SOURCE RECORDS:
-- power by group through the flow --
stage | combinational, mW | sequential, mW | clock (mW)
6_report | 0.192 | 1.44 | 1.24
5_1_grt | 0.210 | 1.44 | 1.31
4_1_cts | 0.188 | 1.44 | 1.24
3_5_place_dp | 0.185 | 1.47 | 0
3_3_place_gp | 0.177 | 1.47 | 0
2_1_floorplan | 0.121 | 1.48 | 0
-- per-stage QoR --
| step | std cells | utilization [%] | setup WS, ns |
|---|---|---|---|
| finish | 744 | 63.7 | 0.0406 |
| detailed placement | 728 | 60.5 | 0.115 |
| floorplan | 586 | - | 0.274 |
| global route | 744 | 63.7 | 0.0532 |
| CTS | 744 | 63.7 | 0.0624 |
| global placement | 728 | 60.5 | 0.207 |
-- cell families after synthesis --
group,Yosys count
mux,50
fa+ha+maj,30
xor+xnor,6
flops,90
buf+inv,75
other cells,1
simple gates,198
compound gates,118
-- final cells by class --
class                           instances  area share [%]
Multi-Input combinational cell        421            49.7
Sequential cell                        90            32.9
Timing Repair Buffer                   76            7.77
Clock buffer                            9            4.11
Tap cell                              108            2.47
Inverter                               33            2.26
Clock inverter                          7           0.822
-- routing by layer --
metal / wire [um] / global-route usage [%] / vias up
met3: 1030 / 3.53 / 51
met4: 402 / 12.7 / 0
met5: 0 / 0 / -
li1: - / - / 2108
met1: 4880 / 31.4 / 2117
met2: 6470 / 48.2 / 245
==> src/core/ddac_regs.svh <==
`ifndef DDAC_REGS_SVH
`define DDAC_REGS_SVH
`define DDAC_BCAST_ADDR 7'h08
`define DDAC_HS_CODE 5'h01
`define DDAC_STICKY_BIT 6
`define DDAC_OP_MSB 5
`define DDAC_OP_LSB 3
`define DDAC_CH_MSB 2
`define DDAC_CH_LSB 0
`define DDAC_BYTE_BITS 4'h8
`define DDAC_CH_A 3'h0
`define DDAC_CH_B 3'h1
`define DDAC_CH_BOTH 3'h7
`define DDAC_ADDR_HI_RST 5'h0f
`endif

==> src/core/ddac_pkg.sv <==
package ddac_pkg;
  // Command codes of the command byte.
  typedef enum logic [2:0] {
    DDAC_OP_WR_INPUT = 3'b000,
    DDAC_OP_UPDATE = 3'b001,
    DDAC_OP_WR_UPD_ALL = 3'b010,
    DDAC_OP_WR_UPD = 3'b011,
    DDAC_OP_POWER = 3'b100,
    DDAC_OP_RESET = 3'b101,
    DDAC_OP_LOAD_MASK = 3'b110,
    DDAC_OP_REF = 3'b111
  } ddac_op_t;
  // Sensed level of the three-state address pin.
  typedef enum logic [1:0] {
    DDAC_PIN_SUPPLY = 2'b00,
    DDAC_PIN_FLOAT = 2'b01,
    DDAC_PIN_GROUND = 2'b10
  } ddac_pin_t;
  // Serial engine states.
  typedef enum logic [2:0] {
    DDAC_ST_IDLE = 3'b000,
    DDAC_ST_RX = 3'b001,
    DDAC_ST_ACK = 3'b010,
    DDAC_ST_TX = 3'b011,
    DDAC_ST_TXACK = 3'b100,
    DDAC_ST_WAIT = 3'b101
  } ddac_state_t;
  // Which byte of the write is expected next.
  typedef enum logic [1:0] {
    DDAC_PH_ADDR = 2'b00,
    DDAC_PH_CMD = 2'b01,
    DDAC_PH_HI = 2'b10,
    DDAC_PH_LO = 2'b11
  } ddac_phase_t;
  // One decoded block handed to the DAC core.
  typedef struct packed {
    ddac_op_t op;
    logic [1:0] chan_mask;
    logic [15:0] data;
  } ddac_block_t;
endpackage
<file path="src/vir_defs.svh">
// Behaviour
// - Software assigns each request line to fast, vectored or plain class at run time.
// - Fast requests outrank all others and drive fast_interrupt_request.
// - Any one of several fast requests asserts the single fast output.
// - A readable status word shows which fast sources are requesting.
// - Sixteen vectored slots, any line to any slot; slot 0 highest, 15 lowest.
// - Vectored rank below fast and above plain; plain requests rank lowest.
// - Any pending vectored or plain request asserts normal_interrupt_request.
// - Vector register gives top pending slot address, else the shared default address.
// - A readable status word shows which normal-class requests are active.
`ifndef VIR_DEFS_SVH
`define VIR_DEFS_SVH
`define VIR_N_SLOT 16
`define VIR_SRC_W 5
`define VIR_OFF_RAW 12'h000
`define VIR_OFF_FSTAT 12'h004
`define VIR_OFF_NSTAT 12'h008
`define VIR_OFF_EN 12'h00C
`define VIR_OFF_SEL 12'h010
`define VIR_OFF_VADDR 12'h014
`define VIR_OFF_DEF 12'h018
`define VIR_SLOTADDR_PAGE 6'h04
`define VIR_SLOTCTL_PAGE 6'h08
`define VIR_CTL_EN_BIT 5
`define VIR_CTL_SRC_LSB 0
`define VIR_RST_WORD 32'h0000_0000
`endif

</file>
<file path="src/vir_pkg.sv">
package vir_pkg;
  typedef struct packed {
    logic en;
    logic [4:0] src;
  } vir_slot_s;
  typedef enum logic [1:0] {
    VIR_FAST = 2'b00,
    VIR_VECT = 2'b01,
    VIR_PLAIN = 2'b10,
    VIR_OFF = 2'b11
  } vir_class_e;
endpackage

</file>
<file path="src/vir_ctrl.sv">
`timescale 1ns/1ps
`include "vir_defs.svh"
`default_nettype none
module vir_ctrl #(
  parameter int N_SRC = 32
) (
  // Clock and reset
  input wire logic pclk,
  input wire logic presetn,
  // APB slave
  input wire logic psel,
  input wire logic penable,
  input wire logic pwrite,
  input wire logic [11:0] paddr,
  input wire logic [31:0] pwdata,
  output logic [31:0] prdata,
  output logic pready,
  output logic pslverr,
  // Peripheral request lines
  input wire logic [N_SRC-1:0] req_lines,
  // Core side
  output logic fast_interrupt_request,
  output logic normal_interrupt_request,
  output logic [31:0] vector_address
);
  localparam int NS = `VIR_N_SLOT;

  ////////////////////////////////////////////////////////////////
  // State
  logic [N_SRC-1:0] req_q, req_d;
  logic [N_SRC-1:0] en_q, en_d;
  logic [N_SRC-1:0] sel_q, sel_d;
  logic [31:0] def_q, def_d;
  logic [31:0] saddr_q [NS];
  logic [31:0] saddr_d [NS];
  vir_pkg::vir_slot_s sctl_q [NS];
  vir_pkg::vir_slot_s sctl_d [NS];
  logic fiq_q, fiq_d, irq_q, irq_d;
  logic [31:0] vaddr_q, vaddr_d;
  logic [31:0] rdata_q, rdata_d;
  logic err_q, err_d;

  logic [N_SRC-1:0] fast_req, norm_req;
  logic [NS-1:0] slot_hit;
  vir_pkg::vir_class_e cls [N_SRC];
  logic setup, wr;
  logic slot_a_pg, slot_c_pg;
  logic [3:0] sidx;

  assign setup = psel & ~penable;
  assign wr = psel & penable & pwrite;
  assign slot_a_pg = (paddr[11:6] == `VIR_SLOTADDR_PAGE);
  assign slot_c_pg = (paddr[11:6] == `VIR_SLOTCTL_PAGE);
  assign sidx = paddr[5:2];

  ////////////////////////////////////////////////////////////////
  // Classification
  assign fast_req = req_q & en_q & sel_q;
  assign norm_req = req_q & en_q & ~sel_q;

  genvar g;
  generate
    for (g = 0; g < NS; g++)
    begin : g_slot
      // Slot matches an enabled, normal-class source
      assign slot_hit[g] = sctl_q[g].en && (32'(sctl_q[g].src) < N_SRC)
        && norm_req[sctl_q[g].src];

    end
    for (g = 0; g < N_SRC; g++)
    begin : g_cls
      always_comb
      begin
        logic in_slot;
        in_slot = 1'b0;
        for (int s = 0; s < NS; s++)
        begin
          if (sctl_q[s].en && 32'(sctl_q[s].src) == g)
          begin
            in_slot = 1'b1;
          end
        end
        if (!en_q[g])
        begin
          cls[g] = vir_pkg::VIR_OFF;
        end
        else if (sel_q[g])
        begin
          cls[g] = vir_pkg::VIR_FAST;
        end
        else if (in_slot)
        begin
          cls[g] = vir_pkg::VIR_VECT;
        end
        else
        begin
          cls[g] = vir_pkg::VIR_PLAIN;
        end
      end

    end
  endgenerate

  ////////////////////////////////////////////////////////////////
  // Outputs and vector
  always_comb
  begin
    req_d = req_lines;
    fiq_d = |fast_req;
    irq_d = |norm_req;
    vaddr_d = def_q;
    for (int s = NS - 1; s >= 0; s--)
    begin
      if (slot_hit[s])
      begin
        vaddr_d = saddr_q[s];
      end
    end
  end

  ////////////////////////////////////////////////////////////////
  // Register writes and reads
  always_comb
  begin
    en_d = en_q;
    sel_d = sel_q;
    def_d = def_q;
    saddr_d = saddr_q;
    sctl_d = sctl_q;
    if (wr)
    begin
      if (slot_a_pg)
      begin
        saddr_d[sidx] = pwdata;
      end
      else if (slot_c_pg)
      begin
        sctl_d[sidx].en = pwdata[`VIR_CTL_EN_BIT];
        sctl_d[sidx].src = pwdata[`VIR_CTL_SRC_LSB +: `VIR_SRC_W];
      end
      else
      begin
        case (paddr)
          `VIR_OFF_EN: en_d = pwdata[N_SRC-1:0];
          `VIR_OFF_SEL: sel_d = pwdata[N_SRC-1:0];
          `VIR_OFF_DEF: def_d = pwdata;
          default: ;
        endcase
      end
    end
    rdata_d = rdata_q;
    err_d = err_q;
    if (setup)
    begin
      rdata_d = `VIR_RST_WORD;
      err_d = 1'b0;
      if (slot_a_pg)
      begin
        rdata_d = saddr_q[sidx];
      end
      else if (slot_c_pg)
      begin
        rdata_d[`VIR_CTL_EN_BIT] = sctl_q[sidx].en;
        rdata_d[`VIR_CTL_SRC_LSB +: `VIR_SRC_W] = sctl_q[sidx].src;
      end
      else
      begin
        case (paddr)
          `VIR_OFF_RAW: rdata_d[N_SRC-1:0] = req_q;
          `VIR_OFF_FSTAT: rdata_d[N_SRC-1:0] = fast_req;
          `VIR_OFF_NSTAT: rdata_d[N_SRC-1:0] = norm_req;
          `VIR_OFF_EN: rdata_d[N_SRC-1:0] = en_q;
          `VIR_OFF_SEL: rdata_d[N_SRC-1:0] = sel_q;
          `VIR_OFF_VADDR: rdata_d = vaddr_q;
          `VIR_OFF_DEF: rdata_d = def_q;
          default: err_d = 1'b1;
        endcase
      end
    end
  end

  always_ff @(posedge pclk or negedge presetn)
  begin
    if (!presetn)
    begin
      req_q <= '0;
      en_q <= '0;
      sel_q <= '0;
      def_q <= `VIR_RST_WORD;
      for (int s = 0; s < NS; s++)
      begin
        saddr_q[s] <= `VIR_RST_WORD;
        sctl_q[s] <= '0;
      end
      fiq_q <= 1'b0;
      irq_q <= 1'b0;
      vaddr_q <= `VIR_RST_WORD;
      rdata_q <= `VIR_RST_WORD;
      err_q <= 1'b0;
    end
    else
    begin
      req_q <= req_d;
      en_q <= en_d;
      sel_q <= sel_d;
      def_q <= def_d;
      saddr_q <= saddr_d;
      sctl_q <= sctl_d;
      fiq_q <= fiq_d;
      irq_q <= irq_d;
      vaddr_q <= vaddr_d;
      rdata_q <= rdata_d;
      err_q <= err_d;
    end
  end

  assign pready = 1'b1;
  assign prdata = rdata_q;
  assign pslverr = err_q & psel & penable;
  assign fast_interrupt_request = fiq_q;
  assign normal_interrupt_request = irq_q;
  assign vector_address = vaddr_q;
endmodule
`default_nettype wire

</file>
<file path="config.mk">
export PLATFORM = sky130hd
export DESIGN_NAME = vir_ctrl
export DESIGN_NICKNAME = d
export VERILOG_FILES = /design/src/vir_pkg.sv /design/src/vir_ctrl.sv
export VERILOG_INCLUDE_DIRS = /design/src
export SDC_FILE = /design/constraint.sdc
export NUM_CORES = 2
export LEC_CHECK = 0
export ABC_CLOCK_PERIOD_IN_PS = 7000
export BUFFER_PORTS_ARGS = -buffer_cell sky130_fd_sc_hd__buf_2
export CORE_MARGIN = 3
export CORE_UTILIZATION = 39
export CTS_CLUSTER_DIAMETER = 50
export DETAILED_ROUTE_END_ITERATION = 7
export GPL_TIMING_DRIVEN = 0
export PLACE_DENSITY_LB_ADDON = 0.12
export SLEW_MARGIN = 10
export SYNTH_ARGS = -nofsm -noshare
export SYNTH_HDL_FRONTEND = slang
export SYNTH_SLANG_ARGS = --single-unit
export TNS_END_PERCENT = 5
</file>
<file path="constraint.sdc">
create_clock -name pclk -period 7 [get_ports pclk]
set_input_delay 0.7 -clock pclk [delete_from_list [all_inputs] [get_ports pclk]]
set_output_delay 0.7 -clock pclk [all_outputs]
set_load 0.01 [all_outputs]
</file>
; After elaboration in Yosys (flattened, before gate mapping)
; Cells that the tools add are included.
[classes]
magnitude_cmp = 18
bitwise = 13
n_eq_ne = 8
n_reduce_logical = 26
mux = 70
[op_table]
columns = cell, count
row1 = $mux 32, 20
row2 = $bwmux 512, 1
row3 = $pmux 32 s7, 1
row4 = $bwmux 96, 2
row5 = $bmux 32 s4, 1
row6 = $demux 32 s4, 1
row7 = $and 32x32->32, 3
row8 = $lt 5x6->1 const B, 16
row9 = $bmux 1 s5, 16
row10 = $reduce_or 32->1, 2
row11 = $demux 6 s4, 2
row12 = $eq 12x5->1 const B, 3
row13 = $not 32->32, 1
row14 = $mux 26, 1
row15 = $bmux 6 s4, 1
row16 = $eq 12x4->1 const B, 2
row17 = $mux 6, 4
row18 = $mux 1, 19
row19 = $logic_and 1x1->1, 17
row20 = $eq 12x3->1 const B, 1
row21 = $logic_not 12->1, 1
row22 = $reduce_and 4->1, 3
row23 = $reduce_or 7->1, 1
row24 = $eq 6x3->1 const B, 1
row25 = 9 further kinds, 15
[totals]
wordCells = 192
in_bits = 81
out_inout_bits = 68
register_bits = 803

; Longest topological paths before layout
[depth]
ltp_word = 21
depth_mapped = 13
ltp_nobuf = 10

; Worst setup path after synthesis
; No wires, ideal clock.
[synth_path]
path_type = input-to-reg
from = input port paddr[2]
to = register rdata_q[15], in the netlist prdata[15]
stages = 7
required_time_ps = 6868
path_slack_ps = 3641
arrival_time_ps = 3227
path_buffers = 3
setup_ps = 132
path_cell_list = buf_2 clkbuf_1 buf_1 mux4_2 mux4_2 a221oi_1 a21oi_1
[synth_between]
elab_chain_cells = 5
elab_cells_between_ends = 14
cone_classes = 6 x eq/ne / 6 x mux / 1 x bitwise / 1 x reduce/logical
[synth_lines]
columns = item, line_no
row1 = "start, declared", vir_ctrl.sv:14  ; input wire logic [11:0] paddr,
row2 = $not 4->5 (implied by the code), vir_ctrl.sv:159  ; rdata_d = saddr_q[sidx];
row3 = $bmux 32 s4, vir_ctrl.sv:159
row4 = $mux 32 (implied by the code) (2 in series), vir_ctrl.sv:159
row5 = $mux 32 (*), vir_ctrl.sv:157  ; if (slot_a_pg)
row6 = "end signal, assigned", vir_ctrl.sv:198  ; rdata_q <= `VIR_RST_WORD;
row7 = "end signal, assigned", vir_ctrl.sv:212  ; rdata_q <= rdata_d;
row8 = "end, declared", vir_ctrl.sv:40  ; logic [31:0] rdata_q, rdata_d;
; Every way passes the cells marked *; elsewhere a longest branch is shown, timed or not. The select of a mux whose other input is x is not followed.
; A chain may end at the register's enable or synchronous reset.

; Final worst setup path
[layout_path]
from = register sel_q[12]
to = register vaddr_q[25], in the netlist vector_address[25]
[layout_between]
elab_chain_cells = 21
elab_cells_between_ends = 66
cone_classes = 48 x mux / 2 x bitwise / 16 x reduce/logical
[layout_lines]
columns = item, line_no
row1 = "start, declared", vir_ctrl.sv:32  ; logic [N_SRC-1:0] sel_q, sel_d;
row2 = "start signal, assigned", vir_ctrl.sv:205  ; sel_q <= sel_d;
row3 = $not 32->32 (*), vir_ctrl.sv:59  ; assign norm_req = req_q & en_q & ~sel_q;
row4 = $and 32x32->32 (*), vir_ctrl.sv:59
row5 = $bmux 1 s5, vir_ctrl.sv:67  ; && norm_req[sctl_q[g].src];
row6 = $mux 1 (implied by the code), vir_ctrl.sv:67
row7 = $logic_and 1x1->1, vir_ctrl.sv:67
row8 = $mux 32 (15 in series), vir_ctrl.sv:114  ; if (slot_hit[s])
row9 = $mux 32 (*), vir_ctrl.sv:114
row10 = named net vaddr_d[25], vir_ctrl.sv:39  ; logic [31:0] vaddr_q, vaddr_d;
row11 = "end signal, assigned", vir_ctrl.sv:197  ; vaddr_q <= `VIR_RST_WORD;
row12 = "end signal, assigned", vir_ctrl.sv:211  ; vaddr_q <= vaddr_d;
row13 = "end, declared", vir_ctrl.sv:39
; The timed path passes the listed nets; every way through them passes the cells marked *. The select of a mux whose other input is x is not followed.

==> metrics.txt <==
ANT nets after route 0; initial DRC count about 5.7k; # DRC 13; first-pass GRT wire length about 320,000 µm; worst skew pair latency 0.73 ns; gpl congestion 1.03; hold slack 0.0646 ns; grt total ovfl 0; vias per cell just under 7; Worst slew margin between 8 and 9%; Seq cells post-synth around 800; Worst Path Max Fanout 10; run status finished, violations left; H-tree levels 3; Core Footprint 0.117 mm²; Power Density 218 mW/mm²; sw power between 0.003 and 0.004 W; Final Hold Vio Count 0; CTS tree built; Max Cap Viol 0; placed cell area about 0.049 mm²; GRT Overall Usage between 30% and 40%; drt first pass iters 8; ys async rst share 100%; Die ar. roughly 0.12 mm²; largest net degree at the start of global routing between 100 and 150; cell area after layout 0.0529 mm²; Syn Inst Count ~3.7k; # rows approximately 130; final setup vio count 0; static leakage power roughly 23 nW; number of global-route vias before repair approximately 37k; sequential-to-total area share from yosys stat between 40% and 50%; library cells used by synthesis 99; final cell count without fillers between 5k and 6k; CP delay by family, top buffers and inverters; ys flop type dfrtp_1; Comb pwr share ~5.2%; port bufs around 120; Clock Sinks 803; reg2reg start sel_q[12]; syn_area_per_cell about 12 µm²; Slowest cell on crit path clkbuf_1; Worst Setup SP sel_q[12]; Die Y 349 µm; CP required roughly 7.6 ns; Setup Fix Bufs, Post-CTS 0; Crit Path Class flip-flop to flip-flop; peak supply drop 0.229 mV; Layout area overhead 15.1%; maximum clock path buffer count 3; yosys warns 0; IO Pins ~150; Initial Utilization between 30% and 40%; final wirelength roughly 230,000 µm; crit path launch type flip-flop; share of total power in the clock network between 50% and 60%; # nets final between 4k and 5k; DP Wirelength between 150,000 and 200,000 µm; CP peak stage delay 0.89 ns; Pint roughly 0.0085 W; unrepaired setup endpoints after global routing false; hold wc startpoint req_lines[20]; worst slew pin tran about 1.4 ns; fin crit period just under 6 ns; Worst Path Arrival around 6.4 ns; Placed Cells approximately 5.4k; routed len/inst between 40 and 50 µm; sequential power share 41.2%; sw frac around a quarter; chip width 349 µm; clock-pin slew of the registers on the worst-case setup and hold paths 0.06 ns; TNS Setup 0 ns; Buf/Inv on CP 3; worst min-delay path class input port to flip-flop; Layout fillers roughly 11k; Most Frequent Cell on Critical Path clkbuf_1; TritonCTS Buffers about 120; initial antenna violation count 22; routed via count just under 40k; Post-synth EDFFs 0; layout cells sized above 1 a little under two fifths; Max Fclk ~170 MHz; CP Capture Type flip-flop; syn nets ~3.8k; CTS root buffer clkbuf_16; critical-path cell list nand3b_1, clkbuf_1, mux2i_1, a22o_1, nor3b_1, o32a_1, buf_2, clkbuf_1, o2111ai_1, a21o_1, a211oi_2; Mapped Area 0.0460 mm²; part of the cycle the worst path needs 83.7%; pins over their slew limit 0; skew final between 0.03 and 0.04 ns; failing checks design-rule violations
[sequential cells by signal (all words and copies together) (netlist names)]
name and flops:
def_q 32, en_q 32, err_q 1, fast_interrupt_request 1, normal_interrupt_request 1, prdata 32, req_q 32, saddr_q 512
sctl_q 96, sel_q 32, vector_address 32
[stage by stage]
step           total power [W]  utilization, %  setup WS, ns
2_1_floorplan          0.00503               -          3.64
3_3_place_gp           0.00540            41.6        -13.40
3_5_place_dp           0.00541            41.9          1.38
4_1_cts                 0.0115            45.4          1.48
5_1_grt                 0.0118            45.4          1.15
6_report                0.0115            45.4          1.14
[cells by family after synthesis]
kind of cell    synth area share, %
buf+inv                        3.72
flops                          43.7
other cells                 0.00816
compound gates                 10.9
mux                            32.8
simple gates                   8.87
[cell usage after synthesis, types with 24 or more instances]
master / count / share of area (%)
a21oi_1: 88 / 0.96
nand2_1: 263 / 2.1
mux4_2: 284 / 14
nand2b_1: 30 / 0.41
o22a_1: 28 / 0.53
inv_1: 26 / 0.21
o221ai_1: 32 / 0.61
nand3_1: 128 / 1.4
nand4_1: 26 / 0.35
a211oi_1: 28 / 0.46
nor2_1: 160 / 1.3
nand3b_1: 32 / 0.52
and3_1: 30 / 0.41
nor3_1: 45 / 0.49
a221oi_1: 39 / 0.74
clkbuf_1: 216 / 1.8
a31oi_1: 30 / 0.41
buf_2: 83 / 0.90
o21ai_0: 70 / 0.76
dfrtp_1: 803 / 44
o22ai_1: 31 / 0.42
buf_1: 63 / 0.51
mux2_2: 705 / 17
a22oi_1: 29 / 0.47
and3b_1: 25 / 0.48
o2bb2ai_1: 25 / 0.48
a222oi_1: 28 / 0.61
a21o_1: 24 / 0.39
mux2i_1: 76 / 1.7
o2111ai_1: 34 / 0.65
[power by group through the flow]
stage,clock network [W],registers (W),logic (W)
6_report,0.00618,0.00475,0.000596
5_1_grt,0.00641,0.00475,0.000621
4_1_cts,0.00621,0.00475,0.000586
3_5_place_dp,0,0.00483,0.000584
3_3_place_gp,0,0.00484,0.000568
2_1_floorplan,0,0.00481,0.000215
[area by class of cell]
| class | count | area, µm² | share of cell area [%] |
|---|---|---|---|
| plain buffers | 378 | 1620 | 3.07 |
| flip-flops and latches | 803 | 20100 | 38.0 |
| multi-input cells | 2533 | 24200 | 45.8 |
| diodes | 15 | 37.5 | 0.0709 |
| clock inverters | 73 | 792 | 1.50 |
| repair buffers | 133 | 883 | 1.67 |
| well taps | 1524 | 1910 | 3.60 |
| inverters | 32 | 121 | 0.229 |
| clock buffers | 145 | 3250 | 6.13 |
[placed cells by master (no fill, tap or decap), types with 34 or more instances in the layout]
master	instances
dfrtp_1	803
mux2_2	705
mux4_2	284
nand2_1	263
buf_2	213
clkbuf_1	211
nor2_1	160
nand3_1	128
clkbuf_16	119
a21oi_1	88
mux2i_1	76
o21ai_0	70
buf_1	50
nor3_1	44
a221oi_1	39
o2111ai_1	34
[worst paths after layout]
check	endpoint	slack, ns	cells past startpoint
setup / recovery	vector_address[25]	1.14	11
hold / removal	req_q[20]	0.06	1
setup reg to reg	vector_address[25]	1.14	11
hold reg to reg	prdata[3]	0.47	1
max in group asynchronous	saddr_q[280]	4.49	5
min in group asynchronous	sctl_q[79]	0.52	2
[metal layers]
metal	track usage, %	routed length, µm	vias to the layer above
met5	0	97	-
met4	24.3	18800	8
met3	12.2	26900	840
met2	55.6	99600	2899
met1	47.2	87200	20100
li1	-	-	15000
[timing repair]
item                                   4_1_cts  5_1_grt
hold buffers                                 1        0
resized for setup                            0        0
endpoints found under the hold margin       12        0
No activity file was read; power rests on OpenSTA's default activity.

EXERCISE DETAILS: Starting from the data above, filter for lines with "ifndef" and copy each one.

TASK RESPONSE:
`ifndef DDAC_REGS_SVH
`ifndef VIR_DEFS_SVH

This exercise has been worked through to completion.